When we think about ergonomics, we often think about working postures and physical ergonomics. However, our environment has many sensory factors that can affect work negatively just the same as a poor working posture.
Excessive negative loads interfere with our concentration and our behavior. People are the subject of continuous sensory overload, and many of the stress-causing sensations go unnoticed. However, space planning often fails to include the senses and development history of our brains.
Sensory friendly design is at the heart of the Stress Free Area concept is. Both known and unconscious negative sensory stimuli, which can cause stress, are removed from the designed spaces.
Everything begins with sensitive and thoughtful design. Facilities can be designed to support alertness and activities with colors, shapes, plant elements, and by acoustics. Taking many senses into account has a cumulative effect: it is better to consider all aspects rather than just one in its entirety.
The end result is a sensory friendly environment that, like the ideal learning environment, enables focusing and communication, and builds a framework for creativity. When teaching facilities, or, for instance, a teachers’ room, are designed to support the intended function, the well-being of the entire school community is improved.

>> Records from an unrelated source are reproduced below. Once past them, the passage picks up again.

===== src/rtl/vga_sync_gen_if.sv =====
// vga_sync_gen_if: raster timing bundle from the sync generator to its consumers
interface vga_sync_gen_if;
    logic       p_tick;
    logic [9:0] pixel_x;
    logic [9:0] pixel_y;
    logic       hsync;
    logic       vsync;
    logic       video_on;
    logic       frame_end;
    modport master (output p_tick, pixel_x, pixel_y, hsync, vsync, video_on, frame_end);
    modport slave  (input  p_tick, pixel_x, pixel_y, hsync, vsync, video_on, frame_end);
endinterface


===== src/rtl/vga_sync_gen.sv =====
// vga_sync_gen: free-running VGA raster timing with pixel enable, counters, syncs and frame strobe
module vga_sync_gen #(
    parameter int CLK_DIV   = 2,
    parameter int H_DISPLAY = 640,
    parameter int H_FRONT   = 16,
    parameter int H_SYNC    = 96,
    parameter int H_BACK    = 48,
    parameter int V_DISPLAY = 480,
    parameter int V_FRONT   = 10,
    parameter int V_SYNC    = 2,
    parameter int V_BACK    = 33
) (
    input  logic           clk,
    input  logic           reset,
    vga_sync_gen_if.master vga
);
    localparam int H_TOTAL = H_DISPLAY + H_FRONT + H_SYNC + H_BACK;
    localparam int V_TOTAL = V_DISPLAY + V_FRONT + V_SYNC + V_BACK;
    localparam int DW = CLK_DIV > 1 ? $clog2(CLK_DIV) : 1;
    localparam logic [DW-1:0] DIV_MAX = DW'(CLK_DIV - 1);
    localparam logic [9:0] H_MAX = 10'(H_TOTAL - 1);
    localparam logic [9:0] V_MAX = 10'(V_TOTAL - 1);
    localparam logic [9:0] H_VIS = 10'(H_DISPLAY);
    localparam logic [9:0] V_VIS = 10'(V_DISPLAY);
    localparam logic [9:0] HS_LO = 10'(H_DISPLAY + H_FRONT);
    localparam logic [9:0] HS_HI = 10'(H_DISPLAY + H_FRONT + H_SYNC - 1);
    localparam logic [9:0] VS_LO = 10'(V_DISPLAY + V_FRONT);
    localparam logic [9:0] VS_HI = 10'(V_DISPLAY + V_FRONT + V_SYNC - 1);
    logic [DW-1:0] div;
    logic [9:0]    x, y, x_nxt, y_nxt;
    logic          hs, vs, tick, h_end;
    // >= rather than == so an upset counter value still wraps on the next advance
    always_comb begin
        tick  = div == DIV_MAX;
        h_end = x >= H_MAX;
        x_nxt = h_end ? '0 : x + 10'd1;
        y_nxt = h_end ? (y >= V_MAX ? '0 : y + 10'd1) : y;
    end
    // syncs are computed from next-state counters so they stay aligned with pixel_x/pixel_y
    always_ff @(posedge clk or negedge reset) begin
        if (!reset) begin
            div <= '0;
            x   <= '0;
            y   <= '0;
            hs  <= 1'b1;
            vs  <= 1'b1;
        end else begin
            div <= tick ? '0 : div + DW'(1);
            if (tick) begin
                x  <= x_nxt;
                y  <= y_nxt;
                hs <= !(x_nxt >= HS_LO && x_nxt <= HS_HI);
                vs <= !(y_nxt >= VS_LO && y_nxt <= VS_HI);
            end
        end
    end
    assign vga.p_tick    = tick;
    assign vga.pixel_x   = x;
    assign vga.pixel_y   = y;
    assign vga.hsync     = hs;
    assign vga.vsync     = vs;
    assign vga.video_on  = x < H_VIS && y < V_VIS;
    assign vga.frame_end = tick && x == H_MAX && y == V_MAX;
endmodule

===== src/flat_wrapper.sv =====
// flat-port wrapper written by rule: the top's interface ports become plain ports
module vga_sync_gen_flat 
#(
    parameter int CLK_DIV   = 2,
    parameter int H_DISPLAY = 640,
    parameter int H_FRONT   = 16,
    parameter int H_SYNC    = 96,
    parameter int H_BACK    = 48,
    parameter int V_DISPLAY = 480,
    parameter int V_FRONT   = 10,
    parameter int V_SYNC    = 2,
    parameter int V_BACK    = 33
)
  (clk, reset, vga_p_tick, vga_pixel_x, vga_pixel_y, vga_hsync, vga_vsync, vga_video_on, vga_frame_end);
  vga_sync_gen_if vga_i ();
  input  logic clk;
  input  logic reset;
  output wire logic [$bits(vga_i.p_tick)-1:0] vga_p_tick;
  output wire logic [$bits(vga_i.pixel_x)-1:0] vga_pixel_x;
  output wire logic [$bits(vga_i.pixel_y)-1:0] vga_pixel_y;
  output wire logic [$bits(vga_i.hsync)-1:0] vga_hsync;
  output wire logic [$bits(vga_i.vsync)-1:0] vga_vsync;
  output wire logic [$bits(vga_i.video_on)-1:0] vga_video_on;
  output wire logic [$bits(vga_i.frame_end)-1:0] vga_frame_end;
  assign vga_p_tick = vga_i.p_tick;
  assign vga_pixel_x = vga_i.pixel_x;
  assign vga_pixel_y = vga_i.pixel_y;
  assign vga_hsync = vga_i.hsync;
  assign vga_vsync = vga_i.vsync;
  assign vga_video_on = vga_i.video_on;
  assign vga_frame_end = vga_i.frame_end;
  vga_sync_gen #(.CLK_DIV(CLK_DIV), .H_DISPLAY(H_DISPLAY), .H_FRONT(H_FRONT), .H_SYNC(H_SYNC), .H_BACK(H_BACK), .V_DISPLAY(V_DISPLAY), .V_FRONT(V_FRONT), .V_SYNC(V_SYNC), .V_BACK(V_BACK)) u_core (.clk(clk), .reset(reset), .vga(vga_i));
endmodule

===== config.mk =====
export PLATFORM = sky130hd
export DESIGN_NAME = vga_sync_gen_flat
export DESIGN_NICKNAME = d
export VERILOG_FILES = /design/src/rtl/vga_sync_gen_if.sv /design/src/rtl/vga_sync_gen.sv /design/src/flat_wrapper.sv
export SDC_FILE = /design/constraint.sdc
export NUM_CORES = 1
export LEC_CHECK = 0
export BUFFER_PORTS_ARGS = -buffer_cell sky130_fd_sc_hd__clkbuf_2
export CAP_MARGIN = 40
export CORE_MARGIN = 10
export CORE_UTILIZATION = 30
export CTS_BUF_LIST = sky130_fd_sc_hd__clkbuf_16
export CTS_CLUSTER_DIAMETER = 120
export CTS_CLUSTER_SIZE = 14
export DETAILED_ROUTE_END_ITERATION = 8
export GPL_ROUTABILITY_DRIVEN = 0
export PLACE_DENSITY = 0.58
export SLEW_MARGIN = 20
export SYNTH_ARGS = -nofsm -noshare
export SYNTH_HDL_FRONTEND = slang
export SYNTH_SLANG_ARGS = --single-unit
export TNS_END_PERCENT = 20

===== constraint.sdc =====
create_clock -name clk -period 2.15 [get_ports clk]
set_clock_uncertainty 0.1 [all_clocks]
set_input_delay 0.1075 -clock clk [delete_from_list [all_inputs] [get_ports clk]]
set_output_delay 0.1075 -clock clk [all_outputs]
set_load 0.005 [all_outputs]

# ---- Word level (Yosys, flattened, before mapping)
# Cells that the tools add are included.
# Widths: inputs -> output; s select.
dict set report word_totals {
  reg_bits 23
  latch_bits 0
  ram_bits 0
  rom_bits 0
  in_bits 2
  output_inout_bits 25
  word_cells 29
  mem_count 0
}
dict set report op_classes {
  add_sub_neg 3
  n_mul 0
  div_mod_pow 0
  n_lt_le_gt_ge 8
  n_eq_ne 2
  n_shift 0
  mux 4
  bitwise 0
  n_reduce_logical 7
}
# cell n
set op_table {}
lappend op_table {{$ge 10x10->1 const B} 3}
lappend op_table {{$mux 10} 3}
lappend op_table {{$add 10x1->10 const B} 2}
lappend op_table {{$eq 10x10->1 const B} 2}
lappend op_table {{$ge 10x9->1 const B} 1}
lappend op_table {{$le 10x10->1 const B} 1}
lappend op_table {{$le 10x9->1 const B} 1}
lappend op_table {{$lt 10x10->1 const B} 1}
lappend op_table {{$lt 10x9->1 const B} 1}
lappend op_table {{$logic_and 1x1->1} 5}
lappend op_table {{$logic_not 1->1} 2}
lappend op_table {{$add 1x1->1 const B} 1}
lappend op_table {{$mux 1} 1}

# ---- Longest topological paths before layout
dict set report logic_depth {
  ltp_word 6
  depth_mapped 7
  ltp_nobuf 7
}

# ---- Worst setup path before layout
# OpenSTA, ideal clock, no wires.
dict set report synth_path {
  path_type {register to register}
  from {register u_core.x[0] (netlist: u_core.vga.pixel_x[0])}
  to {register u_core.vs (netlist: u_core.vga.vsync)}
  arrival_time_ns 1.851
  required_ns 1.960
  path_slack_ns 0.109
  path_stages_with_launch 7
  cell_sequence {dfrtp_1 ha_1 nand4_4 a2111oi_4 or3b_1 a22oi_1 a31oi_1}
}
dict set report synth_via {
  elab_chain_len 5
  elab_cells_between_ends 6
  classes_between {order compare (3); mux (1); reduce/logical (2)}
}
# element line
set synth_lines {}
lappend synth_lines {{from (decl)} vga_sync_gen.sv:30} ;# logic [9:0] x, y, x_nxt, y_nxt;
lappend synth_lines {{from (signal assigned)} vga_sync_gen.sv:50} ;# x <= x_nxt;
lappend synth_lines {{$ge 10x10->1 *} vga_sync_gen.sv:35} ;# h_end = x >= H_MAX;
lappend synth_lines {{$mux 10 *} vga_sync_gen.sv:37} ;# y_nxt = h_end ? (y >= V_MAX ? '0 : y + 10'd1) : y;
lappend synth_lines {{$ge 10x9->1 or $le 10x9->1 (tied branches)} vga_sync_gen.sv:53} ;# vs <= !(y_nxt >= VS_LO && y_nxt <= VS_HI);
lappend synth_lines {{$logic_and 1x1->1 *} vga_sync_gen.sv:53}
lappend synth_lines {{$logic_not 1->1 *} vga_sync_gen.sv:53}
lappend synth_lines {{to (signal assigned)} vga_sync_gen.sv:53}
lappend synth_lines {{to (decl)} vga_sync_gen.sv:31} ;# logic hs, vs, tick, h_end;
# Mark *: on every way between the ends. The rest lies on a longest branch, timed or not.
# A chain may end at the register's enable or synchronous reset.

# ---- Worst setup path after layout
# Ends and elaborated chain as after synthesis.

==> metrics.yaml <==
status: "finished, final reports clean"
layout-drive-gt1-share: 0.2698
avgRoutedWirePerCell_um: 15.32
clk-insertion-delay-late_ns: 0.26
crit_path_max_fanout: 6
synth_nets: 189
portBuffers: 26
slew_violations: 0
yosysSeqAreaShare: 0.3646
hold_viol: 0
syn_inst: 184
cts_max_level: 1
busiest_layer: "met2"
worstSetupStartpoint: "u_core.vga.pixel_x[0]"
tritoncts: "yes"
cts.path.max_buffers: 2
cts.clk_slew.worst_paths_ns: 0.07
grt_max_degree: 24
r2r_end: "u_core.vga.vsync"
yosysWarnings: 0
syn_area_um2: 1585
gr-usage-met2: 0.1588
crit_arrival_ns: 2.10
synth-main-ff-cell: "dfrtp_1"
grt_pass1_vias: 1417
grt_pass1_wl_um: 7245
drt_wl_total_um: 4365
timing.slew.headroom: 0.6095
finalCritPeriodShare: 0.9393
p_per_area_nw_per_um2: 450.5
area_delta_synth_final_pct: 21.63
drt_first_pass_iters: 4
ant_nets: 0
max_freq_mhz: 495.2
worstPathCellList: "ha_2, nand4_4, a2111oi_4, or3b_1, a22oi_1, a31oi_1"
leakage_nw: 0.7924
dieArea_um2: 8591
max_stage_delay_ns: 0.39
synth-edff-count: 0
tightest_slew_ns: 0.5857
overflow: 0
drcViolationCount: 0
start_util: 0.3104
grt_use_met1: 0.1314
hp-class: "in -> async"
io_pins: 27
final_cell_area_um2: 1928
post-dp-hpwl_um: 3253
setup-violations-final: 0
dr_total_vias: 1511
numCtsBuffers: 3
cts-root-buf: "clkbuf_16"
viasPerCell: 5.302
max_cap_viol_count: 0
reg2reg_depth: 6
fin_util: 0.3775
cts_sinks: 23
drt_iter0_markers: 109
fin_nets: 221
cp.required_ns: 2.23
antenna_found_initial: 0
core_area_um2: 5107
layout_commonest_cell: "clkbuf_2"
diodes: 0
fp.dieH_um: 92.69
cpMaxStageDelayCell: "a2111oi_4"
rrSetupSlack_ns: 0.13
startpoint_type: "flop"
fin_tns_setup_ns: 0
ir_worst_vdd_uv: 246.9
crit_type: "reg -> reg"
dpl_cell_area_um2: 1826
mostFrequentLayoutCells: "clkbuf_2 (26), o21ai_0 (25), dfrtp_1 (21), nand2_1 (17), buf_4 (15)"
grt_use_total: 0.1023
postCtsSetupBuffers: 0
synthArstFlopShare: 1.000
fin_crit_ns: 2.019
synthDistinctLibCells: 52
timing.rr.start: "u_core.vga.pixel_x[0]"
rsz0062_at_grt: "no"
syn_avg_cell_area_um2: 8.616
met3_usage: 0.01856
ys_ff_latch: 23
dieWidth_um: 92.69
num-fill-cells: 556
std_cell_rows: 26
worstSetupEndpointType: "flop"
==> power by group <==
part	internal [mW]	switching, mW
combinational	0.00180	0.00851
sequential	0.433	0
clock	0.251	0.174
total	0.686	0.183
==> flip-flops by register name (all words and copies together) (netlist names) <==
register and count:
u_core.vga.hsync 1, u_core.vga.p_tick 1, u_core.vga.pixel_x 10, u_core.vga.pixel_y 10, u_core.vga.vsync 1
==> how the worst max path moves through the flow <==
stage,cells after the start,endpoint,slack [ns]
3_3_place_gp,6,u_core.vga.vsync,0.13
4_1_cts,5,vga_frame_end,0.07
5_1_grt,6,u_core.vga.vsync,0.003
2_1_floorplan,6,u_core.vga.vsync,0.11
6_report,6,u_core.vga.vsync,0.13
3_5_place_dp,6,u_core.vga.vsync,0.11
==> synthesized netlist by cell type, types with 3 or more instances <==
cell | count | area share
inv_1 | 6 | 0.014
nor4_1 | 3 | 0.012
ha_1 | 3 | 0.024
nor2_1 | 12 | 0.028
or3_1 | 3 | 0.012
nand2_1 | 17 | 0.040
clkbuf_1 | 3 | 0.0071
a31oi_1 | 3 | 0.012
buf_4 | 5 | 0.024
nand4_1 | 4 | 0.016
a21oi_1 | 7 | 0.022
dfrtp_1 | 21 | 0.33
and3_1 | 4 | 0.016
o31ai_1 | 7 | 0.033
buf_2 | 6 | 0.019
o21ai_0 | 25 | 0.079
nand3_1 | 7 | 0.022
nor3_1 | 4 | 0.013
==> cells by family after synthesis <==
group	after synthesis	share of synthesized area
muxes	2	0.01263
buffers and inverters	21	0.07104
DFF	23	0.3646
AOI/OAI and AO/OA	63	0.2723
xor gates and xnor gates	1	0.005526
adders and majority gates	3	0.02368
and+or+nand+nor	71	0.2502
==> what timing repair did <==
action,in CTS,in global routing
endpoints found under the hold margin,21,0
hold buffers,1,0
resized for setup,1,2
pin swaps,0,1
setup endpoints to repair,1,9
==> routing by layer <==
layer  part of all wire  wire, um  vias to the layer above
met5                  0         0                        -
met4              0.025       110                        0
met3              0.045       195                        9
met2               0.46      2004                       37
met1               0.47      2055                      713
li1                   -         -                      752
==> cell type report <==
type                    instances  area [um2]  share of cell area
clock buffers                   3       75.07             0.03894
clock inverters                 1       5.005            0.002596
inverters                       6       22.52             0.01168
multi-input cells             140       907.1              0.4705
flip-flops and latches         23       578.1              0.2998
well taps                      70       87.58             0.04543
repair buffers                 42       252.7              0.1311
==> stage by stage <==
stage	hold WS, ns	std cells	power (mW)	setup WS [ns]
after CTS	0.3042	285	0.8687	0.07448
after global routing	0.3684	285	0.8857	0.003271
after floorplan	-0.2881	184	0.4409	0.1094
after detailed placement	0.05118	280	0.4510	0.1109
final	0.2761	285	0.8686	0.1305
after global placement	0.04281	280	0.4507	0.1339
==> critical path, delay by kind of cell (launching register included) <==
kind / cells / cell delay [ns]
AND/OR/NAND/NOR: 2 / 0.54
AO/OA/AOI/OAI: 3 / 0.70
adder cells (fa/ha/maj): 1 / 0.25
flip-flops: 1 / 0.36
No activity file was read; power rests on OpenSTA's default activity.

Sensory friendly design won’t need more resources than the usual design and implementation of learning environments - it only costs the effort. The solutions can usually be made with, for instance, color and furniture choices, and the renovation does not have to be expensive.
Sensory friendly design goes hand in hand with ecology, as sensory friendly spaces pass the test of time. In addition, when people feel better, they will have the motivation to maintain the facilities and make environmentally friendly solutions.
Margit Sjöroos has developed sensory friendly design and the Stress Free Area concept since 1996. The concept has been applied in offices, premises, major sporting events, as well as physical and digital learning environments.